Assigned task >> Would you please transcribe, exactly as written, the lines of the entries below starting at the one that holds "[run 2: per-module" and ending at the one that holds "run 2 | 0.555", both included?

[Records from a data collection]
....................
Background: an optimization exercise with open tools, aiming at a short achievable clock period and few clock cycles per item. Do not read the settings as production practice. In this exercise RTL edits were held to simulation tests only and were not proved equivalent to the original. Power figures rest on the tool's default switching activity, not on a simulated workload.

==> flow/run.sh <==
#!/bin/bash
# synth_recipe.tcl (not shown) runs the flow's synth.tcl, then flattens the netlist and writes it again
# the make line also repeats each setting of config.mk as NAME=value (left out here)
make -C /OpenROAD-flow-scripts/flow DESIGN_CONFIG=/design/flow/config.mk WORK_HOME=/design/flow/orfs CLKGATE_MAP_FILE= SYNTH_SCRIPT=/design/flow/synth_recipe.tcl finish
==> flow/config.mk <==
export PLATFORM = sky130hd
export DESIGN_NAME = dns_relay_query_id_table_unit
export DESIGN_NICKNAME = dns_relay_query_id_table_unit
export VERILOG_FILES = /design/flow/design.v
export SDC_FILE = /design/flow/constraint.sdc
export NUM_CORES = 4
export LEC_CHECK = 0
export ABC_CLOCK_PERIOD_IN_PS = 2500
export CAP_MARGIN = 20
export CORE_MARGIN = 2
export CORE_UTILIZATION = 40
export SETUP_SLACK_MARGIN = 4.8
export SLEW_MARGIN = 20
==> flow/constraint.sdc <==
create_clock -name core_clock -period 7.5 [get_ports {aclk}]
set_input_delay 1.5000 -clock core_clock [delete_from_list [all_inputs] [get_ports {aclk}]]
set_output_delay 1.5000 -clock core_clock [all_outputs]
set_load 0.01 [all_outputs]
Source: an optimization exercise on an open RTL-to-GDS flow (aim: small area). Production flows keep margins and buffers that such runs may drop. Function not checked in this run: the RTL went through the layout flow alone. No activity file was given, so power comes from the tool's default toggle rates.

File: design/flow/config.mk
export PLATFORM = sky130hd
export DESIGN_NAME = axi_mem
export DESIGN_NICKNAME = axi_mem
export VERILOG_FILES = /design/flow/design.v
export SDC_FILE = /design/flow/constraint.sdc
export NUM_CORES = 4
export LEC_CHECK = 0
export CAP_MARGIN = 20
export CORE_MARGIN = 2
export CORE_UTILIZATION = 40
export SLEW_MARGIN = 20
File: design/flow/constraint.sdc
create_clock -name core_clock -period 6.0 [get_ports {aclk}]
set_input_delay 1.2000 -clock core_clock [delete_from_list [all_inputs] [get_ports {aclk}]]
set_output_delay 1.2000 -clock core_clock [all_outputs]
set_load 0.01 [all_outputs]
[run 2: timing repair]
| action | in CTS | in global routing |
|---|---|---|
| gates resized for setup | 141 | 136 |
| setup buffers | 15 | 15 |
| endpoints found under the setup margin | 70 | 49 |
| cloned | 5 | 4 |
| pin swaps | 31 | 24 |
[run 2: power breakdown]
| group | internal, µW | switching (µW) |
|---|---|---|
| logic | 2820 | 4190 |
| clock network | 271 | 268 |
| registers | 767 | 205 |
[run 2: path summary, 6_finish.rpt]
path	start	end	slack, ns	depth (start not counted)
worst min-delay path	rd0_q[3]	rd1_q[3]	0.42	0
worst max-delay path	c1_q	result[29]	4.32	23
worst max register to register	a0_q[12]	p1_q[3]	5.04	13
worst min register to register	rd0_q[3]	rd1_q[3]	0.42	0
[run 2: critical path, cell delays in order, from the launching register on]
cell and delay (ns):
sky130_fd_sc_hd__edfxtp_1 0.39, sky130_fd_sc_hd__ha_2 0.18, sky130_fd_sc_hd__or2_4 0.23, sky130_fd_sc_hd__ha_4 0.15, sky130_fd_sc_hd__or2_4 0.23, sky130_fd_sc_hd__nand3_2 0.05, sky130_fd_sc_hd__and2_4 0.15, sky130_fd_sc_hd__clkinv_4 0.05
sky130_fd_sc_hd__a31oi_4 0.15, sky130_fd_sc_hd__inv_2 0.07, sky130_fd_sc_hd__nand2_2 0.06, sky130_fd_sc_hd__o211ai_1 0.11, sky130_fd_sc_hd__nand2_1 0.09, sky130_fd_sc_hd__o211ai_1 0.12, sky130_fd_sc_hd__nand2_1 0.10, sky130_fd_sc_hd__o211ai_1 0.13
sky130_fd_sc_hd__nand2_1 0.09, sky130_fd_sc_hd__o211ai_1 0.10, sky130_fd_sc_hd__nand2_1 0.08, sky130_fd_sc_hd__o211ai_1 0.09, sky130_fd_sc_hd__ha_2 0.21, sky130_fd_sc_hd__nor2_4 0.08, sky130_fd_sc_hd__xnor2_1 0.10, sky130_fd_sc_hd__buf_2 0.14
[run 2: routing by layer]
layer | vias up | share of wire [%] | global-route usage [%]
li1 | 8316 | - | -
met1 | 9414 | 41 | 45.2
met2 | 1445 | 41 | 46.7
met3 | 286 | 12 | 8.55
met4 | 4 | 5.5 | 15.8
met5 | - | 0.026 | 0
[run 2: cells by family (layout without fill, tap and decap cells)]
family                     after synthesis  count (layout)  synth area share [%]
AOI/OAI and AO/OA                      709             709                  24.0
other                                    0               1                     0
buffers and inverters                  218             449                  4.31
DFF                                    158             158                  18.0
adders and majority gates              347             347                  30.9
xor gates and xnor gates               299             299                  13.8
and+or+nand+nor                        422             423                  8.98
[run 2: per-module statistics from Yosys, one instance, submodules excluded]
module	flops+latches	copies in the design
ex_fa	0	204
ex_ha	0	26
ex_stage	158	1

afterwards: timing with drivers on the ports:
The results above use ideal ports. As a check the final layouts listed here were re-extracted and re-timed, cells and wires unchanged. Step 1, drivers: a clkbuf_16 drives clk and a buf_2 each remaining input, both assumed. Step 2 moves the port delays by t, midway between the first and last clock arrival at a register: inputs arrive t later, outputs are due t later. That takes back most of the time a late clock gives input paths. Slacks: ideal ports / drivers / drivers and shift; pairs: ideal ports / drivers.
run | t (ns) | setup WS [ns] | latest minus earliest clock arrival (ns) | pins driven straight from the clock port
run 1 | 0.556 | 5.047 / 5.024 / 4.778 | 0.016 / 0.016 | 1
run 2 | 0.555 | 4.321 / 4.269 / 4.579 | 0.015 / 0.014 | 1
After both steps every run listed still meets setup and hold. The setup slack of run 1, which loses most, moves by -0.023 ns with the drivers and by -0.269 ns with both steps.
From an optimization exercise on the open Yosys and OpenROAD flow, aimed at small area, a short achievable clock period and few clock cycles; shortcuts taken in it are not production practice. Function was checked by simulation only, so behaviour that the tests miss may differ from the original. Power is estimated from default activity; no workload was simulated.

==> design/flow/constraint.sdc <==
create_clock -name core_clock -period 6.0 [get_ports {clk}]
set_input_delay 1.2000 -clock core_clock [delete_from_list [all_inputs] [get_ports {clk}]]
set_output_delay 1.2000 -clock core_clock [all_outputs]
set_load 0.01 [all_outputs]
==> design/flow/run.sh <==
#!/bin/bash
# synth_recipe.tcl (not shown) runs the flow's synth.tcl, then flattens the netlist and writes it again
# the make line also repeats each setting of config.mk as NAME=value (left out here)
make -C /OpenROAD-flow-scripts/flow DESIGN_CONFIG=/design/flow/config.mk WORK_HOME=/design/flow/orfs CLKGATE_MAP_FILE= SYNTH_SCRIPT=/design/flow/synth_recipe.tcl finish
==> design/flow/design.v <==
package cpu_pkg;
    localparam logic [6:0] OPC_OP     = 7'b0110011;
    localparam logic [6:0] OPC_OP_IMM = 7'b0010011;
    localparam logic [6:0] OPC_LUI    = 7'b0110111;
    localparam logic [6:0] OPC_LOAD   = 7'b0000011;
    localparam logic [6:0] OPC_STORE  = 7'b0100011;
    localparam logic [6:0] OPC_BRANCH = 7'b1100011;
    localparam logic [6:0] OPC_JAL    = 7'b1101111;
    localparam logic [2:0] ALU_ADD    = 3'd0;
    localparam logic [2:0] ALU_SUB    = 3'd1;
    localparam logic [2:0] ALU_AND    = 3'd2;
    localparam logic [2:0] ALU_OR     = 3'd3;
    localparam logic [2:0] ALU_XOR    = 3'd4;
    localparam logic [2:0] ALU_SLT    = 3'd5;
    localparam logic [2:0] ALU_PASS_B = 3'd6;
    localparam logic WB_ALU = 1'b0;
    localparam logic WB_MEM = 1'b1;
    localparam logic [1:0] FWD_REG = 2'd0;
    localparam logic [1:0] FWD_MEM = 2'd1;
    localparam logic [1:0] FWD_WB  = 2'd2;
endpackage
....................
Exercise result >>
[run 2: per-module statistics from Yosys, one instance, submodules excluded]
module	flops+latches	copies in the design
ex_fa	0	204
ex_ha	0	26
ex_stage	158	1

afterwards: timing with drivers on the ports:
The results above use ideal ports. As a check the final layouts listed here were re-extracted and re-timed, cells and wires unchanged. Step 1, drivers: a clkbuf_16 drives clk and a buf_2 each remaining input, both assumed. Step 2 moves the port delays by t, midway between the first and last clock arrival at a register: inputs arrive t later, outputs are due t later. That takes back most of the time a late clock gives input paths. Slacks: ideal ports / drivers / drivers and shift; pairs: ideal ports / drivers.
run | t (ns) | setup WS [ns] | latest minus earliest clock arrival (ns) | pins driven straight from the clock port
run 1 | 0.556 | 5.047 / 5.024 / 4.778 | 0.016 / 0.016 | 1
run 2 | 0.555 | 4.321 / 4.269 / 4.579 | 0.015 / 0.014 | 1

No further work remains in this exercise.